Suppose the box is the observed object we talked about in the first section. Then, by comparing equation \eqref{eq:srt} with the last equation \eqref{eq:final}, we get \begin{equation} \left(\frac{c\,d\tau(t)}{dt} \right)^2 = c^2- |\Vec{v}_B|^2 \approx c^2 - \av^2 = \frac{1}{n^2} \sum_{i<j} (\v{i}-\v{j})^2 \end{equation}

- On the far left we have the term which describes the flow of time in the box with respect to the observer.
- On the far right we have a purely mechanical term, the average delta velocities of the point particles in the box.

## Does this make sense?

Here comes the part that I have to leave to the reader, except that I throw in my opinion anyway: it does make a lot of sense to me. Consider the box moving faster and faster, until it reaches the speed of light. What happens to the point particles in the box? Since they move also at the speed of light along with the whole box, the delta velocities $\v{i}-\v{j}$ have to converge to zero. Consequently the relative positions of the points inside the box become constant: the content of the box is kind of frozen, nothing changes anymore. This is the situation where also $c\,d\tau/dt=0$, meaning that proper time comes to a halt.

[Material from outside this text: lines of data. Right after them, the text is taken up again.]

==> config.mk <==
export PLATFORM = sky130hd
export DESIGN_NAME = rpi_iter
export DESIGN_NICKNAME = d
export VERILOG_FILES = /design/src/rtl/core/rpi_pkg.sv /design/src/rtl/core/rpi_iter.sv
export SDC_FILE = /design/constraint.sdc
export NUM_CORES = 1
export LEC_CHECK = 0
export ABC_CLOCK_PERIOD_IN_PS = 7000
export BUFFER_PORTS_ARGS = -buffer_cell sky130_fd_sc_hd__buf_4
export CAP_MARGIN = 20
export CELL_PAD_IN_SITES_DETAIL_PLACEMENT = 1
export CELL_PAD_IN_SITES_GLOBAL_PLACEMENT = 1
export CORE_AREA = 3 3 138 166
export DETAILED_ROUTE_END_ITERATION = 8
export DIE_AREA = 0 0 141 169
export PLACE_DENSITY = 0.75
export RECOVER_POWER = 50
export SKIP_CTS_REPAIR_TIMING = 1
export SYNTH_ARGS = -nofsm -noshare
export SYNTH_HDL_FRONTEND = slang
export SYNTH_SLANG_ARGS = --single-unit
export TNS_END_PERCENT = 100
==> constraint.sdc <==
create_clock -name i_clk -period 7 [get_ports i_clk]
set_input_delay 1.05 -clock i_clk [delete_from_list [all_inputs] [get_ports i_clk]]
set_output_delay 1.05 -clock i_clk [all_outputs]
set_load 0.005 [all_outputs]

My conclusion is that (proper) time is nothing but the integrated average of change happening in a closed system. For a (closed) system of point particles, change is simply the delta velocity between points.

## Open questions

Of course there are many. My priority one question is whether a similar derivation is possible for a system "filled" with a changing field, such that $d\tau/dt$ turns out to be equal to some measure of change of the field.